Against this background, this dissertation will measure coordination on the basis of existing coordination instruments, combining the two abovementioned approaches, and a) identify and examine the underlying formal and informal mechanisms in place that contribute or may contribute to coordination and b) and based on the author’s definition of coordination as a process, examine the different levels of coordination that may be achieved. To do so, it will make use of a social (or organisational) network analysis (SNA)80 which will help to detect
relationship structures and interactions between the actors involved in EU energy governance towards Morocco (STEKETEE, MIYAOKA and SPIEGELMAN, 2015:461). The tool used hereby is net-mapping, which, based on participatory interviews with core stakeholders of the related field, contributes to a better understanding of a situation in which many different actors influence outcomes (SCHIFFER and WAALE, 2008) and focus is on the supranational, intergovernmental, national and sub-national levels.
Actors of coordination: Building on the results of empirical research, this analysis will, as
regards the horizontal dimension, focus on the most relevant EU institutions and investigate how they interact bilaterally and multilaterally with each other. As for the vertical dimension, the analysis will examine interaction between the EU institutions and the member states. Finally, as for the diagonal dimension, it will focus on interaction between the above-mentioned actors and sub-national or non-state actors.
Levels of coordination: Consistency is sought at different layers of governance and to find out
which coordination processes actually take place and where they occur, this dissertation will map coordination of EU energy policies towards Morocco across two levels: the regional or EU multilevel system and the local or third-country level, whereby focus will be both on strategic/policy and functional coordination aspects.
To find out whether and to which extent the different stakeholders involved in EU energy governance towards Morocco cooperate with each other in a coordinated way, the research focus will be two-dimensional, i.e. it will take into account both hard and soft facts.
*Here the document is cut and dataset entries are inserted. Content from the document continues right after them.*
Source: an optimization exercise on an open RTL-to-GDS flow (aim: small area and a short achievable clock period). Production flows keep margins and buffers that such runs may drop. RTL that was checked went through simulation tests only; none was proved equivalent to the original. The flow treats the clock pin as an ideal source, which a real chip does not have.

Design mdu_ctrl, start of the top module:
module mdu_ctrl (
  input  logic        clk,
  input  logic        reset,
  input  logic [3:0]  op,
  input  logic        valid,
  input  logic        flush,
  input  logic [31:0] A,
  input  logic [31:0] B,
  output logic        start,
  output logic        busy,
  output logic [31:0] out,
  output logic [31:0] HI,
  output logic [31:0] LO
);
Size in the first run: roughly 1,700 cells after synthesis, roughly 180 flip-flops, about 170 I/O pins, about 16,000 µm² of cells after synthesis.
clock: 150.0 ns
lec_check: 0
cap_margin: 20
core_margin: 2
core_utilization: 60
slew_margin: 20
standard.sh (not shown) runs the stock make flow with config.mk's settings and CLKGATE_MAP_FILE= SYNTH_SCRIPT=/design/flow/synth_recipe.tcl, a recipe that flattens the netlist after the stock synthesis.
==> flow/flow/run.sh <==
#!/bin/bash
# The standard ORFS layout, with the smallest buffer on the ports and a clock tree
# without dummy loads.
set -euo pipefail
bash standard.sh \
  BUFFER_PORTS_ARGS="-buffer_cell sky130_fd_sc_hd__buf_1" \
  CTS_ARGS="-sink_clustering_enable -repair_clock_nets -dont_use_dummy_load" \
  finish > standard_flow.log 2>&1
Then changed:
==> flow/flow/run.sh (replaced) <==
#!/bin/bash
# The standard ORFS layout, with the smallest buffer on the ports.
set -euo pipefail
bash standard.sh BUFFER_PORTS_ARGS="-buffer_cell sky130_fd_sc_hd__buf_1" finish > standard_flow.log 2>&1
Worst setup slack gets better by 0.0066 ns. Via count rose slightly. Sequential share of layout area fell by 0.25 points. Wire length rose slightly. Area after synthesis is unchanged. Core utilization rose by 0.68 points. Final cell count rose slightly. Global-route usage rose by 0.16 points.
Function was not checked in any run of this note: the RTL went through the layout flow alone.

---

== run A ==
Another version of the RTL of mdu_ctrl (not shown whole).
Size in the first run: roughly 170 I/O pins.
==> flow/design.v (excerpt) <==
module mdu_ctrl (
  input  logic        clk,
  input  logic        reset,
  input  logic [3:0]  op,
  input  logic        valid,
  input  logic        flush,
  input  logic [31:0] A,
  input  logic [31:0] B,
  output logic        start,
  output logic        busy,
  output logic [31:0] out,
  output logic [31:0] HI,
  output logic [31:0] LO
);
  localparam int W = 35;
  logic        busy_q;
  logic [3:0]  cnt_q;       
  logic        md_q;        
  logic        sg_q;        
  logic        nr_q;        
  logic        qp_q;        
  logic [31:0] hi_q, lo_q;
  logic [31:0] m_q;         
  logic [35:0] q_q;         
  logic [W-1:0] r_q;        
  wire is_mul = (op == 4'd1) | (op == 4'd2);
  wire is_div = (op == 4'd3) | (op == 4'd4);
  wire is_sg  = (op == 4'd1) | (op == 4'd3);
  wire accept = valid & ~flush & ~busy_q;
  assign start = accept & (is_mul | is_div);
  assign busy  = busy_q;
  assign HI    = hi_q;
  assign LO    = lo_q;
  always_comb begin
    out = 32'd0;
    if (op == 4'd7)      out = hi_q;
    else if (op == 4'd8) out = lo_q;
  end
  wire first = (cnt_q == 4'h1);
  wire c4    = (cnt_q == 4'h3);
  wire c9    = (cnt_q == 4'hb);
  wire mfix  = ~md_q & c4;                 
  wire dfix  =  md_q & c9;                 
  wire last  = md_q ? c9 : c4;
  wire dstep =  md_q & ~c9;
  wire sd    = sg_q & m_q[31];             
  ...
clock: 150.0 ns
lec_check: 0
cap_margin: 20
core_margin: 2
core_utilization: 65
slew_margin: 20
==> flow/flow/run.sh <==
#!/bin/bash
# The standard ORFS layout with these changes:
#  - synthesis is the standard flow's own script, except that ABC maps the logic with an area-oriented
#    script (flow/abc_amap.script, written by flow/synth_patch.py); registers are unchanged;
#  - the ports get the smallest buffer;
#  - the clock tree uses no dummy loads, and its leaf buffers are downsized after CTS
#    (flow/cts_downsize.tcl) while flip-flop clock-pin slews stay under 110 ps (placement estimate);
#  - timing repair after CTS aims for 88.8 ns of setup slack (a 61.2 ns period) instead of 0.
set -euo pipefail
here=$(pwd)
python3 flow/synth_patch.py > synth_patch.log 2>&1
bash standard.sh \
  SYNTH_SCRIPT="$here/synth_recipe_amap.tcl" \
  BUFFER_PORTS_ARGS="-buffer_cell sky130_fd_sc_hd__buf_1" \
  CTS_ARGS="-sink_clustering_enable -repair_clock_nets -dont_use_dummy_load" \
  POST_CTS_TCL="$here/flow/cts_downsize.tcl" \
  SETUP_SLACK_MARGIN=88.8 \
  finish > standard_flow.log 2>&1
==> flow/flow/abc_amap.script <==
strash
dch
amap
strash
dch
amap
topo
stime -c
buffer -c
upsize -c
dnsize -c
==> flow/flow/cts_downsize.tcl <==
set my_slew_cap_ns 0.110

proc my_clk_pin_slew_max {} {
  set worst 0.0
  foreach pin [all_registers -clock_pins] {
    foreach edge {rise fall} {
      foreach an {min max} {
        set s [get_property $pin slew_${an}_$edge]
        if {$s > $worst} { set worst $s }
      }
    }
  }
  return $worst
}

estimate_parasitics -placement
puts "clock downsize: clock pin slew before [my_clk_pin_slew_max] ns"
foreach inst [[ord::get_db_block] getInsts] {
  if {[[$inst getMaster] getName] ne "sky130_fd_sc_hd__clkbuf_16"} { continue }
  set name [$inst getName]
  set onet [[$inst findITerm X] getNet]
  set inet [[$inst findITerm A] getNet]
  if {$onet eq "NULL" || $inet eq "NULL"} { continue }
  if {[$onet getSigType] ne "CLOCK"} { continue }
  # keep the root buffer, the one the clock port drives
  if {[llength [$inet getBTerms]] > 0} { continue }
  foreach cand {sky130_fd_sc_hd__clkbuf_4 sky130_fd_sc_hd__clkbuf_8} {
    replace_cell [get_cells $name] $cand
    estimate_parasitics -placement
    if {[my_clk_pin_slew_max] <= $my_slew_cap_ns} {
      puts "clock downsize: $name -> $cand"
      break
    }
    replace_cell [get_cells $name] sky130_fd_sc_hd__clkbuf_16
    estimate_parasitics -placement
  }
}
puts "clock downsize: clock pin slew after [my_clk_pin_slew_max] ns"
==> flow/flow/synth_patch.py <==
"""Writes this flow's synthesis scripts into the work folder: bench's synth_recipe.tcl with ORFS's
synth.tcl replaced by a copy whose only change is that ABC's technology mapping runs
flow/abc_amap.script (area-oriented mapping) instead of ORFS's delay-oriented script.
Registers are not touched by that ABC call, so they come out as in the standard synthesis."""
import os, sys

work = os.getcwd()
flow_home = os.environ["FLOW_HOME"]
abc_script = os.path.join(work, "flow", "abc_amap.script")

src = open(os.path.join(flow_home, "scripts", "synth.tcl")).read()
anchor = "source $::env(SCRIPTS_DIR)/synth_preamble.tcl\n"
if src.count(anchor) != 1:
    sys.exit("synth.tcl: preamble line not found")
src = src.replace(
    anchor,
    anchor + "set abc_args [lreplace $abc_args 1 1 {%s}]\nputs \"abc args: $abc_args\"\n" % abc_script,
)
open(os.path.join(work, "synth_amap.tcl"), "w").write(src)

bench = open(os.path.join(work, "synth_recipe.tcl")).read()
line = "source $::env(SCRIPTS_DIR)/synth.tcl\n"
if bench.count(line) != 1:
    sys.exit("synth_recipe.tcl: synth.tcl line not found")
bench = bench.replace(line, "source {%s}\n" % os.path.join(work, "synth_amap.tcl"))
open(os.path.join(work, "synth_recipe_amap.tcl"), "w").write(bench)
Run A: PASS, flow complete, no timing, DRC or antenna violations
For run B, these inputs were changed with respect to run A:
Settings: putting GPL_TIMING_DRIVEN at 0 where nothing was set; putting GPL_ROUTABILITY_DRIVEN at 0 where nothing was set.
==> flow/flow/run.sh <==
#!/bin/bash
# The standard ORFS layout, with the smallest buffer on the ports, a clock tree
# without dummy loads, and the clock tree's leaf buffers downsized after CTS
# (flow/cts_downsize.tcl) while flip-flop clock-pin slews stay under 100 ps.
set -euo pipefail
here=$(pwd)
bash standard.sh \
  BUFFER_PORTS_ARGS="-buffer_cell sky130_fd_sc_hd__buf_1" \
  CTS_ARGS="-sink_clustering_enable -repair_clock_nets -dont_use_dummy_load" \
  POST_CTS_TCL="$here/flow/cts_downsize.tcl" \
  finish > standard_flow.log 2>&1
-- flow/flow/cts_downsize.tcl --
<<< run A, line 1
set my_slew_cap_ns 0.110

proc my_clk_pin_slew_max {} {
>>> run B, line 1
set my_slew_cap_ns 0.100

proc my_clk_pin_slew_max {} {
removed: flow/flow/abc_amap.script
removed: flow/flow/synth_patch.py
## What came out
- Run A → run B: post-synthesis cell count lost 65, via count now smaller, routed wire length increased by about 13% relative to the old numbers, number of input and output port buffers inserted dropped 1.
- Run B did not stop at any stage, and its layout met the timing, design-rule and antenna checks.
- | period utilization | run B vs run A | 0.50 points higher |
- Of run A and run B, the run reporting the higher largest net degree at the start of global routing was run A.
> inputs changed (run B -> run C)
Settings: GPL_ROUTABILITY_DRIVEN no longer set, was 0; GPL_TIMING_DRIVEN no longer set, was 0.
==> flow/flow/run.sh <==
#!/bin/bash
# The standard ORFS layout with these changes:
#  - synthesis is the standard flow's own script, except that ABC maps the logic with an area-oriented
#    script (flow/abc_amap.script, written by flow/synth_patch.py); registers are unchanged;
#  - the ports get the smallest buffer;
#  - the clock tree uses no dummy loads, and its leaf buffers are downsized after CTS
#    (flow/cts_downsize.tcl) while flip-flop clock-pin slews stay under 100 ps;
#  - timing repair after CTS aims for 88.8 ns of setup slack (a 61.2 ns period) instead of 0.
set -euo pipefail
here=$(pwd)
python3 flow/synth_patch.py > synth_patch.log 2>&1
bash standard.sh \
  SYNTH_SCRIPT="$here/synth_recipe_amap.tcl" \
  BUFFER_PORTS_ARGS="-buffer_cell sky130_fd_sc_hd__buf_1" \
  CTS_ARGS="-sink_clustering_enable -repair_clock_nets -dont_use_dummy_load" \
  POST_CTS_TCL="$here/flow/cts_downsize.tcl" \
  SETUP_SLACK_MARGIN=88.8 \
  finish > standard_flow.log 2>&1
==> flow/flow/abc_amap.script (new file) <==
strash
dch
amap
topo
stime -c
buffer -c
upsize -c
dnsize -c
==> flow/flow/synth_patch.py (new file) <==
"""Writes this flow's synthesis scripts into the work folder: bench's synth_recipe.tcl with ORFS's
synth.tcl replaced by a copy whose only change is that ABC's technology mapping runs
flow/abc_amap.script (area-oriented mapping) instead of ORFS's delay-oriented script.
Registers are not touched by that ABC call, so they come out as in the standard synthesis."""
import os, sys

work = os.getcwd()
flow_home = os.environ["FLOW_HOME"]
abc_script = os.path.join(work, "flow", "abc_amap.script")

src = open(os.path.join(flow_home, "scripts", "synth.tcl")).read()
anchor = "source $::env(SCRIPTS_DIR)/synth_preamble.tcl\n"
if src.count(anchor) != 1:
    sys.exit("synth.tcl: preamble line not found")
src = src.replace(
    anchor,
    anchor + "set abc_args [lreplace $abc_args 1 1 {%s}]\nputs \"abc args: $abc_args\"\n" % abc_script,
)
open(os.path.join(work, "synth_amap.tcl"), "w").write(src)

bench = open(os.path.join(work, "synth_recipe.tcl")).read()
line = "source $::env(SCRIPTS_DIR)/synth.tcl\n"
if bench.count(line) != 1:
    sys.exit("synth_recipe.tcl: synth.tcl line not found")
bench = bench.replace(line, "source {%s}\n" % os.path.join(work, "synth_amap.tcl"))
open(os.path.join(work, "synth_recipe_amap.tcl"), "w").write(bench)
## What came out
Of run C and run B, it is run C that has the higher compound-gate portion of the synthesized area. Between run C and run B, ratio of final minimum period to clock period is higher for run B, run C comes in under that.
For run D, these inputs were changed with respect to run C:
==> flow/flow/run.sh <==
#!/bin/bash
# The standard ORFS layout, with the smallest buffer on the ports, a clock tree
# without dummy loads, and the clock tree's leaf buffers downsized after CTS
# (flow/cts_downsize.tcl) while flip-flop clock-pin slews stay under 100 ps.
set -euo pipefail
here=$(pwd)
bash standard.sh \
  BUFFER_PORTS_ARGS="-buffer_cell sky130_fd_sc_hd__buf_1" \
  CTS_ARGS="-sink_clustering_enable -repair_clock_nets -dont_use_dummy_load" \
  POST_CTS_TCL="$here/flow/cts_downsize.tcl" \
  finish > standard_flow.log 2>&1
removed: flow/flow/abc_amap.script
removed: flow/flow/synth_patch.py
- Of run D and run C, run D shows the higher final antenna diode count, with run C below it.
- Going from run C to run D, number of global-route vias before repair shrank by a little under 10%.
- Diff run D and run C: count of TritonRoute iterations in the first routing pass higher in run C

## afterwards: timing with drivers on the ports
In the flow no input, the clock included, has a driving cell. The finished layouts below were timed again as built, in two steps. Step 1: set_driving_cell puts a clkbuf_16 on clk and a buf_2 on each other input, an assumption about the parent block. Step 2 moves the port delays by t, midway between the first and last clock arrival at a register: inputs arrive t later, outputs are due t later. That takes back most of the time a late clock gives input paths. Three values: ideal ports, drivers, drivers and shift; two values: the first two.
| run | t, ns | setup slack, ns | worst hold slack (ns) | latest minus earliest clock arrival (ns) |
|---|---|---|---|---|
| the first run of note 1 | 0.482 | 88.714 / 88.690 / 88.690 | 0.485 / 0.485 / 0.485 | 0.029 / 0.029 |
| the second run of note 1 | 0.498 | 88.721 / 88.697 / 88.697 | 0.490 / 0.490 / 0.490 | 0.015 / 0.015 |
| run A | 0.437 | 88.837 / 88.819 / 88.819 | 0.458 / 0.458 / 0.458 | 0.037 / 0.036 |
| run B | 0.458 | 88.094 / 88.068 / 88.068 | 0.476 / 0.476 / 0.476 | 0.040 / 0.040 |
| run C | 0.439 | 88.983 / 88.962 / 88.962 | 0.473 / 0.473 / 0.473 | 0.039 / 0.039 |
| run D | 0.434 | 88.735 / 88.707 / 88.707 | 0.473 / 0.473 / 0.473 | 0.029 / 0.029 |
After both steps setup and hold are still met in every run listed. The setup slack of run D, which loses most, moves by -0.028 ns with the drivers and by -0.028 ns with both steps.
In fact, whilst hard facts deal with real existing coordination measures, soft facts actually seek to shed light upon the perceptions of the actors presented above on the current state of policy coordination. Analysing coordination from the third-country perspective is of utmost importance here, as local views can reveal important aspects that are not necessarily observable in Brussels or are not meant to be seen there.
80 ‘Social network analysis (SNA) is used for measuring and analyzing the structural properties of networks of interdependent dyadic
relationships. Such relationships can be interpersonal relationships like advice seeking, friendship, or trust that characterizes interactions between individuals; or interorganizational networks that characterize the relationships between organizations as a whole – including relationships, such as joint collaborations, resource exchange, information exchange, or even membership in common organizations (e.g., trade associations)’ (STEKETEE, MIYAOKA and SPIEGELMAN, 2015:461).